(Stored data entries)
--- src/rtl/rv32_pkg.sv ---
// Shared RV32 pipeline definitions: ALUOp encodings, control bundle, bubble constant.
// Pure declarations; no timing or backpressure involved.
// Imported by every stage that carries decode control signals.
package rv32_pkg;

   localparam int XLEN_DEF = 32;
   localparam int REG_W    = 5;
   localparam int FUNCT_W  = 4;

   typedef enum logic [1:0] {
      ALU_OP_ADD    = 2'b00,
      ALU_OP_BRANCH = 2'b01,
      ALU_OP_RTYPE  = 2'b10,
      ALU_OP_ITYPE  = 2'b11
   } alu_op_e;

   typedef struct packed {
      logic    branch;
      logic    mem_read;
      logic    mem_to_reg;
      logic    mem_write;
      logic    alu_src;
      logic    reg_write;
      alu_op_e alu_op;
   } ctrl_t;

   // A bubble carries no side effects: nothing written, nothing read from memory.
   localparam ctrl_t CTRL_NOP = '{
      branch:     1'b0,
      mem_read:   1'b0,
      mem_to_reg: 1'b0,
      mem_write:  1'b0,
      alu_src:    1'b0,
      reg_write:  1'b0,
      alu_op:     ALU_OP_ADD
   };

endpackage

--- src/rtl/hazard_detect_unit.sv ---
// Load-use hazard detector: EX load whose rd feeds either ID source register.
// Latency: combinational.
// Backpressure: none; the stage converts load_use into a stall.
module hazard_detect_unit
   import rv32_pkg::*;
(
   input  logic             ex_valid,
   input  logic             ex_mem_read,
   input  logic [REG_W-1:0] ex_rd,
   input  logic             id_valid,
   input  logic [REG_W-1:0] id_rs1,
   input  logic [REG_W-1:0] id_rs2,
   output logic             load_use
);

   logic rd_live;
   logic src_match;

   // Both sources are compared whatever the format; an unused rs2 may stall spuriously.
   assign rd_live   = ex_valid & ex_mem_read & (ex_rd != '0);
   assign src_match = (ex_rd == id_rs1) | (ex_rd == id_rs2);
   assign load_use  = rd_live & id_valid & src_match;

endmodule

--- src/rtl/id_ex_stage.sv ---
// ID/EX pipeline register with load-use bubble insertion, flush and saturating perf counters.
// Latency: 1 cycle from id_* to ex_*.
// Backpressure: hold freezes the stage; load_use or hold deasserts the PC/IF-ID enables unless flushing.
module id_ex_stage
   import rv32_pkg::*;
#(
   parameter int XLEN  = XLEN_DEF,
   parameter int CNT_W = 32
) (
   input  logic               clk,
   input  logic               rst,
   input  logic               id_branch,
   input  logic               id_mem_read,
   input  logic               id_mem_to_reg,
   input  logic               id_mem_write,
   input  logic               id_alu_src,
   input  logic               id_reg_write,
   input  logic [1:0]         id_alu_op,
   input  logic [XLEN-1:0]    id_pc,
   input  logic [XLEN-1:0]    id_rs1_data,
   input  logic [XLEN-1:0]    id_rs2_data,
   input  logic [XLEN-1:0]    id_imm,
   input  logic [REG_W-1:0]   id_rs1,
   input  logic [REG_W-1:0]   id_rs2,
   input  logic [REG_W-1:0]   id_rd,
   input  logic [FUNCT_W-1:0] id_funct,
   input  logic               id_valid,
   input  logic               flush,
   input  logic               hold,
   output logic               ex_branch,
   output logic               ex_mem_read,
   output logic               ex_mem_to_reg,
   output logic               ex_mem_write,
   output logic               ex_alu_src,
   output logic               ex_reg_write,
   output logic [1:0]         ex_alu_op,
   output logic [XLEN-1:0]    ex_pc,
   output logic [XLEN-1:0]    ex_rs1_data,
   output logic [XLEN-1:0]    ex_rs2_data,
   output logic [XLEN-1:0]    ex_imm,
   output logic [REG_W-1:0]   ex_rs1,
   output logic [REG_W-1:0]   ex_rs2,
   output logic [REG_W-1:0]   ex_rd,
   output logic [FUNCT_W-1:0] ex_funct,
   output logic               ex_valid,
   output logic               pc_write_en,
   output logic               if_id_write_en,
   output logic [CNT_W-1:0]   stall_cnt,
   output logic [CNT_W-1:0]   flush_cnt
);

   ctrl_t id_ctrl;
   ctrl_t ex_ctrl;
   logic  load_use;
   logic  advance_en;

   assign id_ctrl = '{
      branch:     id_branch,
      mem_read:   id_mem_read,
      mem_to_reg: id_mem_to_reg,
      mem_write:  id_mem_write,
      alu_src:    id_alu_src,
      reg_write:  id_reg_write,
      alu_op:     alu_op_e'(id_alu_op)
   };

   hazard_detect_unit u_hdu (
      .ex_valid    (ex_valid),
      .ex_mem_read (ex_ctrl.mem_read),
      .ex_rd       (ex_rd),
      .id_valid    (id_valid),
      .id_rs1      (id_rs1),
      .id_rs2      (id_rs2),
      .load_use    (load_use)
   );

   // A flush must always let fetch redirect, even over a stall or hold.
   assign advance_en     = rst | flush | ~(load_use | hold);
   assign pc_write_en    = advance_en;
   assign if_id_write_en = advance_en;

   always_ff @(posedge clk or posedge rst) begin
      if (rst) begin
         ex_ctrl     <= CTRL_NOP;
         ex_valid    <= 1'b0;
         ex_rd       <= '0;
         ex_pc       <= '0;
         ex_rs1_data <= '0;
         ex_rs2_data <= '0;
         ex_imm      <= '0;
         ex_rs1      <= '0;
         ex_rs2      <= '0;
         ex_funct    <= '0;
      end else if (!hold || flush) begin
         // Datapath fields load on every bubble too, so their content stays deterministic.
         ex_pc       <= id_pc;
         ex_rs1_data <= id_rs1_data;
         ex_rs2_data <= id_rs2_data;
         ex_imm      <= id_imm;
         ex_rs1      <= id_rs1;
         ex_rs2      <= id_rs2;
         ex_funct    <= id_funct;
         if (flush || load_use) begin
            ex_ctrl  <= CTRL_NOP;
            ex_valid <= 1'b0;
            ex_rd    <= '0;
         end else begin
            ex_ctrl  <= id_ctrl;
            ex_valid <= id_valid;
            ex_rd    <= id_rd;
         end
      end
   end

   always_ff @(posedge clk or posedge rst) begin
      if (rst) begin
         stall_cnt <= '0;
         flush_cnt <= '0;
      end else if (flush) begin
         if (flush_cnt != '1) flush_cnt <= flush_cnt + CNT_W'(1);
      end else if (!hold && load_use) begin
         if (stall_cnt != '1) stall_cnt <= stall_cnt + CNT_W'(1);
      end
   end

   assign ex_branch     = ex_ctrl.branch;
   assign ex_mem_read   = ex_ctrl.mem_read;
   assign ex_mem_to_reg = ex_ctrl.mem_to_reg;
   assign ex_mem_write  = ex_ctrl.mem_write;
   assign ex_alu_src    = ex_ctrl.alu_src;
   assign ex_reg_write  = ex_ctrl.reg_write;
   assign ex_alu_op     = ex_ctrl.alu_op;

endmodule

--- config.mk ---
export PLATFORM = sky130hd
export DESIGN_NAME = id_ex_stage
export DESIGN_NICKNAME = d
export VERILOG_FILES = /design/src/rtl/rv32_pkg.sv /design/src/rtl/hazard_detect_unit.sv /design/src/rtl/id_ex_stage.sv
export SDC_FILE = /design/constraint.sdc
export NUM_CORES = 1
export LEC_CHECK = 0
export CAP_MARGIN = 20
export CORE_MARGIN = 1.5
export CORE_UTILIZATION = 43
export CTS_CLUSTER_DIAMETER = 30
export DETAILED_ROUTE_END_ITERATION = 7
export PLACE_DENSITY_LB_ADDON = 0.25
export SYNTH_ARGS = -nofsm -noshare
export SYNTH_HDL_FRONTEND = slang
export SYNTH_SLANG_ARGS = --single-unit
--- constraint.sdc ---
create_clock -name clk -period 10.3 [get_ports clk]
set_clock_uncertainty 0.1 [all_clocks]
set_input_delay 2.06 -clock clk [delete_from_list [all_inputs] [get_ports clk]]
set_output_delay 2.06 -clock clk [all_outputs]
set_load 0.03 [all_outputs]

» **Try it**:
Only the lines above from the one with "stall or hold." through the one with "export DESIGN_NICKNAME = d" should be duplicated, character for character.

» **Written reply**:
   // A flush must always let fetch redirect, even over a stall or hold.
   assign advance_en     = rst | flush | ~(load_use | hold);
   assign pc_write_en    = advance_en;
   assign if_id_write_en = advance_en;

   always_ff @(posedge clk or posedge rst) begin
      if (rst) begin
         ex_ctrl     <= CTRL_NOP;
         ex_valid    <= 1'b0;
         ex_rd       <= '0;
         ex_pc       <= '0;
         ex_rs1_data <= '0;
         ex_rs2_data <= '0;
         ex_imm      <= '0;
         ex_rs1      <= '0;
         ex_rs2      <= '0;
         ex_funct    <= '0;
      end else if (!hold || flush) begin
         // Datapath fields load on every bubble too, so their content stays deterministic.
         ex_pc       <= id_pc;
         ex_rs1_data <= id_rs1_data;
         ex_rs2_data <= id_rs2_data;
         ex_imm      <= id_imm;
         ex_rs1      <= id_rs1;
         ex_rs2      <= id_rs2;
         ex_funct    <= id_funct;
         if (flush || load_use) begin
            ex_ctrl  <= CTRL_NOP;
            ex_valid <= 1'b0;
            ex_rd    <= '0;
         end else begin
            ex_ctrl  <= id_ctrl;
            ex_valid <= id_valid;
            ex_rd    <= id_rd;
         end
      end
   end

   always_ff @(posedge clk or posedge rst) begin
      if (rst) begin
         stall_cnt <= '0;
         flush_cnt <= '0;
      end else if (flush) begin
         if (flush_cnt != '1) flush_cnt <= flush_cnt + CNT_W'(1);
      end else if (!hold && load_use) begin
         if (stall_cnt != '1) stall_cnt <= stall_cnt + CNT_W'(1);
      end
   end

   assign ex_branch     = ex_ctrl.branch;
   assign ex_mem_read   = ex_ctrl.mem_read;
   assign ex_mem_to_reg = ex_ctrl.mem_to_reg;
   assign ex_mem_write  = ex_ctrl.mem_write;
   assign ex_alu_src    = ex_ctrl.alu_src;
   assign ex_reg_write  = ex_ctrl.reg_write;
   assign ex_alu_op     = ex_ctrl.alu_op;

endmodule

--- config.mk ---
export PLATFORM = sky130hd
export DESIGN_NAME = id_ex_stage
export DESIGN_NICKNAME = d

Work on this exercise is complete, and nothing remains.